Segment Open

## config.mk

```make
export PLATFORM = sky130hd
export DESIGN_NAME = ram_burst_master
export DESIGN_NICKNAME = d
export VERILOG_FILES = /design/src/rtl/ram_burst_pkg.sv /design/src/rtl/ram_burst_rdfifo.sv /design/src/rtl/ram_burst_master.sv
export SDC_FILE = /design/constraint.sdc
export NUM_CORES = 1
export LEC_CHECK = 0
export ABC_AREA = 1
export CAP_MARGIN = 20
export CORE_MARGIN = 2
export CORE_UTILIZATION = 26
export CTS_CLUSTER_DIAMETER = 40
export DETAILED_ROUTE_END_ITERATION = 7
export PLACE_DENSITY_LB_ADDON = 0.15
export SYNTH_ARGS = -nofsm -noshare
export SYNTH_HDL_FRONTEND = slang
export SYNTH_SLANG_ARGS = --single-unit
```

## constraint.sdc

```tcl
create_clock -name clock -period 5 [get_ports clock]
set_clock_uncertainty 0.05 [all_clocks]
set_input_delay 0.5 -clock clock [delete_from_list [all_inputs] [get_ports clock]]
set_output_delay 0.5 -clock clock [all_outputs]
set_load 0.1 [all_outputs]
```

## src/rtl/ram_burst_pkg.sv

```systemverilog
// Shared types and constants for the RAM burst master and its read FIFO.
package ram_burst_pkg;

  typedef enum logic [1:0] {
    IDLE   = 2'd0,
    WRITE  = 2'd1,
    READ   = 2'd2,
    RFLUSH = 2'd3
  } state_e;

  localparam int RD_FIFO_DEPTH = 2;
  localparam int RD_CNT_W      = $clog2(RD_FIFO_DEPTH + 1);

  localparam int DEF_WORDSIZE  = 8;
  localparam int DEF_ADDRSIZE  = 9;
  localparam int DEF_WORDCOUNT = 512;
  localparam int DEF_LENBITS   = 4;

endpackage

```

## src/rtl/ram_burst_rdfifo.sv

```systemverilog
// Two-entry FIFO holding {last, data} read beats; occupancy is exported for read credits.
module ram_burst_rdfifo
  import ram_burst_pkg::*;
#(
  parameter int W = DEF_WORDSIZE + 1
) (
  input  logic                clock,
  input  logic                resetn,
  input  logic                push,
  input  logic [W-1:0]        push_data,
  input  logic                pop,
  output logic [W-1:0]        head_data,
  output logic                empty,
  output logic [RD_CNT_W-1:0] count
);

  logic [W-1:0]        mem_q [RD_FIFO_DEPTH];
  logic [W-1:0]        mem_d [RD_FIFO_DEPTH];
  logic                wr_ptr_q, wr_ptr_d;
  logic                rd_ptr_q, rd_ptr_d;
  logic [RD_CNT_W-1:0] count_q, count_d;
  logic                do_push, do_pop;

  always_comb begin
    do_pop   = pop && (count_q != '0);
    do_push  = push && ((count_q != RD_CNT_W'(RD_FIFO_DEPTH)) || do_pop);
    mem_d    = mem_q;
    wr_ptr_d = wr_ptr_q;
    rd_ptr_d = rd_ptr_q;
    count_d  = count_q;
    if (do_push) begin
      mem_d[wr_ptr_q] = push_data;
      wr_ptr_d        = ~wr_ptr_q;
    end
    if (do_pop) begin
      rd_ptr_d = ~rd_ptr_q;
    end
    case ({do_push, do_pop})
      2'b10:   count_d = count_q + RD_CNT_W'(1);
      2'b01:   count_d = count_q - RD_CNT_W'(1);
      default: count_d = count_q;
    endcase
  end

  // Storage is data only; pointers and count flush on reset.
  always_ff @(posedge clock) begin
    mem_q <= mem_d;
  end

  always_ff @(posedge clock or negedge resetn) begin
    if (!resetn) begin
      wr_ptr_q <= 1'b0;
      rd_ptr_q <= 1'b0;
      count_q  <= '0;
    end else begin
      wr_ptr_q <= wr_ptr_d;
      rd_ptr_q <= rd_ptr_d;
      count_q  <= count_d;
    end
  end

  assign head_data = mem_q[rd_ptr_q];
  assign empty     = (count_q == '0);
  assign count     = count_q;

endmodule

```

## src/rtl/ram_burst_master.sv

```systemverilog
// Burst initiator for one port of the negedge-clocked dual-port RAM.
// Define RAM_BURST_BOUNDS_CHECK_EN to reject bursts past wordcount with cmd_err instead of wrapping.
module ram_burst_master
  import ram_burst_pkg::*;
#(
  parameter int wordsize  = DEF_WORDSIZE,
  parameter int addrsize  = DEF_ADDRSIZE,
  parameter int wordcount = DEF_WORDCOUNT,
  parameter int lenbits   = DEF_LENBITS
) (
  input  logic                clock,
  input  logic                resetn,
  input  logic                cmd_valid,
  output logic                cmd_ready,
  input  logic                cmd_write,
  input  logic [addrsize-1:0] cmd_addr,
  input  logic [lenbits-1:0]  cmd_len,
  output logic                cmd_err,
  input  logic                wd_valid,
  output logic                wd_ready,
  input  logic [wordsize-1:0] wd_data,
  output logic                rd_valid,
  input  logic                rd_ready,
  output logic [wordsize-1:0] rd_data,
  output logic                rd_last,
  output logic                busy,
  output logic [addrsize-1:0] ram_addr,
  output logic                ram_wEn,
  output logic [wordsize-1:0] ram_wDat,
  output logic                ram_rEn,
  input  logic [wordsize-1:0] ram_rDat
);

`ifdef RAM_BURST_BOUNDS_CHECK_EN
  localparam bit BoundsEn = 1'b1;
`else
  localparam bit BoundsEn = 1'b0;
`endif

  state_e              state_q, state_d;
  logic [addrsize-1:0] addr_q, addr_d;
  logic [lenbits:0]    remain_q, remain_d;
  logic                cmd_ready_q, cmd_ready_d;
  logic                cmd_err_q, cmd_err_d;
  logic [addrsize-1:0] ram_addr_q, ram_addr_d;
  logic [wordsize-1:0] ram_wdat_q, ram_wdat_d;
  logic                ram_wen_q, ram_wen_d;
  logic                ram_ren_q, ram_ren_d;
  logic                ren_last_q, ren_last_d;

  logic                cmd_fire;
  logic                cmd_oob;
  logic [31:0]         cmd_end;
  logic                last_beat;
  logic                rd_pop;
  logic                credit_ok;
  logic [2:0]          occ_sum;
  logic                fifo_empty;
  logic [RD_CNT_W-1:0] fifo_count;
  logic [wordsize:0]   fifo_head;

  ram_burst_rdfifo #(
    .W(wordsize + 1)
  ) u_rdfifo (
    .clock     (clock),
    .resetn    (resetn),
    .push      (ram_ren_q),
    .push_data ({ren_last_q, ram_rDat}),
    .pop       (rd_pop),
    .head_data (fifo_head),
    .empty     (fifo_empty),
    .count     (fifo_count)
  );

  assign rd_pop = !fifo_empty && rd_ready;

  // Credits: a new read may only be issued if its data is guaranteed a FIFO slot,
  // counting the read already on the RAM port and the beat leaving this cycle.
  always_comb begin
    occ_sum   = 3'(fifo_count) + {2'b00, ram_ren_q};
    credit_ok = occ_sum < (3'(RD_FIFO_DEPTH) + {2'b00, rd_pop});
  end

  always_comb begin
    cmd_fire  = cmd_valid && cmd_ready_q;
    cmd_end   = 32'(cmd_addr) + 32'(cmd_len) + 32'd1;
    cmd_oob   = BoundsEn && (cmd_end > 32'(wordcount));
    last_beat = (remain_q == (lenbits + 1)'(1));
  end

  always_comb begin
    state_d    = state_q;
    addr_d     = addr_q;
    remain_d   = remain_q;
    cmd_err_d  = 1'b0;
    ram_addr_d = ram_addr_q;
    ram_wdat_d = ram_wdat_q;
    ram_wen_d  = 1'b0;
    ram_ren_d  = 1'b0;
    ren_last_d = 1'b0;
    wd_ready   = 1'b0;
    case (state_q)
      IDLE: begin
        if (cmd_fire) begin
          if (cmd_oob) begin
            cmd_err_d = 1'b1;
          end else begin
            addr_d   = cmd_addr;
            remain_d = {1'b0, cmd_len} + (lenbits + 1)'(1);
            state_d  = cmd_write ? WRITE : READ;
          end
        end
      end
      WRITE: begin
        wd_ready = 1'b1;
        if (wd_valid) begin
          ram_addr_d = addr_q;
          ram_wdat_d = wd_data;
          ram_wen_d  = 1'b1;
          addr_d     = addr_q + addrsize'(1);
          remain_d   = remain_q - (lenbits + 1)'(1);
          if (last_beat) state_d = IDLE;
        end
      end
      READ: begin
        if (credit_ok) begin
          ram_addr_d = addr_q;
          ram_ren_d  = 1'b1;
          ren_last_d = last_beat;
          addr_d     = addr_q + addrsize'(1);
          remain_d   = remain_q - (lenbits + 1)'(1);
          if (last_beat) state_d = RFLUSH;
        end
      end
      RFLUSH: begin
        if (fifo_empty && !ram_ren_q) state_d = IDLE;
      end
      default: state_d = IDLE;
    endcase
    cmd_ready_d = (state_d == IDLE);
  end

  always_ff @(posedge clock or negedge resetn) begin
    if (!resetn) begin
      state_q     <= IDLE;
      addr_q      <= '0;
      remain_q    <= '0;
      cmd_ready_q <= 1'b0;
      cmd_err_q   <= 1'b0;
      ram_addr_q  <= '0;
      ram_wdat_q  <= '0;
      ram_wen_q   <= 1'b0;
      ram_ren_q   <= 1'b0;
      ren_last_q  <= 1'b0;
    end else begin
      state_q     <= state_d;
      addr_q      <= addr_d;
      remain_q    <= remain_d;
      cmd_ready_q <= cmd_ready_d;
      cmd_err_q   <= cmd_err_d;
      ram_addr_q  <= ram_addr_d;
      ram_wdat_q  <= ram_wdat_d;
      ram_wen_q   <= ram_wen_d;
      ram_ren_q   <= ram_ren_d;
      ren_last_q  <= ren_last_d;
    end
  end

  assign cmd_ready = cmd_ready_q;
  assign cmd_err   = cmd_err_q;
  assign busy      = (state_q != IDLE);
  assign ram_addr  = ram_addr_q;
  assign ram_wDat  = ram_wdat_q;
  assign ram_wEn   = ram_wen_q;
  assign ram_rEn   = ram_ren_q;
  assign rd_valid  = !fifo_empty;
  assign rd_data   = fifo_empty ? '0 : fifo_head[wordsize-1:0];
  assign rd_last   = !fifo_empty && fifo_head[wordsize];

endmodule

```

==> results_dict.tcl <==
set metrics [dict create \
    grt_pass1_wl_mm 11.6 \
    crit_path_max_fanout 11 \
    grt_pass1_vias 2338 \
    dr.pass1.iters 5 \
    period_share_pct 60.7 \
    holdWs_ns 0.0259 \
    start_util_pct 26.4 \
    max_freq_ghz 0.330 \
    slew_headroom_pct 32.7 \
    worst-endpoint-required_ns 4.45 \
    detail-route-antenna-nets 0 \
    syn_nets 398 \
    vias 2426 \
    drcViolationCount 0 \
    cts_root_buf "clkbuf_16" \
    finalNetCount 467 \
    vias_per_cell 4.26 \
    die_x_microns 111 \
    cts.htree.levels 3 \
    ys_warn_count 0 \
    area_delta_synth_final_pct 36.1 \
    clock_latency_ns 0.32 \
    drv_slew 0 \
    synthFlopType "dfrtp_1" \
    clock-sinks 59 \
    numPortBuffers 66 \
    cts_resized 0 \
    antenna_found_initial 0 \
    pin_count 68 \
    dpl.hpwl_mm 4.91 \
    synth_top_cell_by_area "dfrtp_1" \
    holdBufCountCts 0 \
    synth_most_common_cell "nand2_1" \
    crit_type "reg2out" \
    tightest_slew_ns 1.01 \
    netlist.area_leader.share_pct 34.2 \
    cts_setup_buffers 0 \
    overflow 0 \
    rsz0062_at_grt "no" \
    setup_viol 0 \
    grt_usage_pct 11.6 \
    die_y_microns 111 \
    numCtsBuffers 9 \
    ff2ff_path_depth 6 \
    clk_transition_reported_paths_ns 0.05 \
    crit_path_end_kind "output port" \
    synthDistinctLibCells 29 \
    place.gp.congestion 0.787 \
    min_period_ns 3.03 \
    syn_avg_cell_area_sq_um 8.53 \
    wl_per_cell_microns 12.0 \
    syn_area_sq_um 3000 \
    ys_async_sr_fraction_pct 69.5 \
    hp-class "in2async" \
    drt_wl_total_mm 6.84 \
    setup_tns_ns 0 \
    ys_top_cells_by_area "dfrtp_1 34%, edfxtp_1 18%, nand2_1 17%, nand3_1 5.0%, ha_1 4.6%" \
    maxCapViolCount 0 \
    synth_seq_area_share_pct 52.1 \
    grt_max_degree 42 \
    startpoint_type "flip-flop" \
    clockBufferDepth 2 \
    status "finished clean" \
    worst_ep_arrival_time_ns 2.48 \
    n_antenna_cell 0 \
    first_iter_violations 144 \
    cts_tree "yes" \
    drive_gt1_share_pct 7.75 \
    die_area_sq_um 12400 \
    syn_inst 352 \
    synth_edf_count 18 \
    hold_viol 0 \
    synth_commonest_cells "137 x nand2_1, 41 x dfrtp_1, 30 x inv_1, 30 x nand3_1, 20 x nor2_1" \
    synth-seq-cells 59 \
    rows 39 \
    coreArea_sq_um 11400 \
]
## metal layers
layer	part of all wire, %	track usage [%]	vias to the layer above	routed length (microns)
met5	0	0	-	0
met4	1.9	5.68	0	130
met3	3.4	2.67	10	230
met2	43	16.7	49	2910
met1	52	16.5	1104	3570
li1	-	-	1263	-
## worst max-delay path, stage by stage (launching register included)
cell             delay [ns]
dfrtp_1                0.45
nor2_1                 0.60
a21oi_1                0.10
clkdlybuf4s50_1        1.00
## stage by stage
stage               instances  setup WS [ns]  utilization (%)  cell area [sq um]
finish                    569           1.97             36.0               4090
global route              569           1.84             36.0               4090
CTS                       568           1.95             35.8               4070
detailed placement        552           2.30             33.2               3770
global placement          552           2.36             33.2               3770
floorplan                 352           2.27                -               3000
## final timing paths
kind | startpoint | end | slack, ns
setup / recovery | u_rdfifo.count[0] | rd_data[3] | 1.97
min in group clock | ren_last_q | u_rdfifo.mem_q[8] | 0.42
setup reg to reg | u_rdfifo.count[0] | u_rdfifo.count[1] | 2.87
hold / removal | resetn | ram_addr[7] | 0.03
hold reg to reg | ren_last_q | u_rdfifo.mem_q[8] | 0.42
max in group asynchronous | resetn | remain_q[3] | 4.39
## registers in the layout, summed over array words and instances (netlist names)
register,cells
addr_q,9
cmd_ready,1
ram_addr,9
ram_rEn,1
ram_wDat,8
ram_wEn,1
remain_q,5
ren_last_q,1
state_q,2
u_rdfifo.count,2
u_rdfifo.mem_q,18
u_rdfifo.rd_ptr_q,1
u_rdfifo.wr_ptr_q,1
## cells by family (layout without fill, tap and decap cells)
family	count (synthesis)	after routing	synth area share (%)
other cells	1	1	0.125
buf+inv	42	116	6.33
flops	59	59	52.1
simple gates	199	199	28.2
xor+xnor	7	7	2.04
fa+ha+maj	11	11	4.58
compound gates	33	33	6.54
## cell usage in the layout, fill, tap and decap left out, drive strengths merged, types with 5 or more instances in the layout
| cell type | netlist | routed |
|---|---|---|
| xor2 | 5 | 5 |
| clkinv | 2 | 5 |
| clkdlybuf4s50 | 0 | 65 |
| a21oi | 11 | 11 |
| clkbuf | 2 | 11 |
| nand2 | 144 | 144 |
| nand3 | 32 | 32 |
| o21ai | 18 | 18 |
| dfrtp | 41 | 41 |
| ha | 11 | 11 |
| edfxtp | 18 | 18 |
| nor2 | 20 | 20 |
| inv | 31 | 31 |
## cell type report
class | count | area [sq um]
Inverter | 33 | 124
Sequential cell | 59 | 1570
Clock buffer | 11 | 243
Multi-Input combinational cell | 251 | 1250
Fill cell | 1200 | 7280
Tap cell | 143 | 179
Clock inverter | 5 | 52.6
Timing Repair Buffer | 67 | 676
Power is left out: the tool's default activity adds up to more than one toggle a clock period on the data nets, which glitch-free logic cannot reach.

Segment Closed

» **Exercise brief**
Find where the line with "## metal layers" sits in the material above, then copy exactly from it through the line with "cell area [sq um]". Add no other line.

» **Result**
## metal layers
layer	part of all wire, %	track usage [%]	vias to the layer above	routed length (microns)
met5	0	0	-	0
met4	1.9	5.68	0	130
met3	3.4	2.67	10	230
met2	43	16.7	49	2910
met1	52	16.5	1104	3570
li1	-	-	1263	-
## worst max-delay path, stage by stage (launching register included)
cell             delay [ns]
dfrtp_1                0.45
nor2_1                 0.60
a21oi_1                0.10
clkdlybuf4s50_1        1.00
## stage by stage
stage               instances  setup WS [ns]  utilization (%)  cell area [sq um]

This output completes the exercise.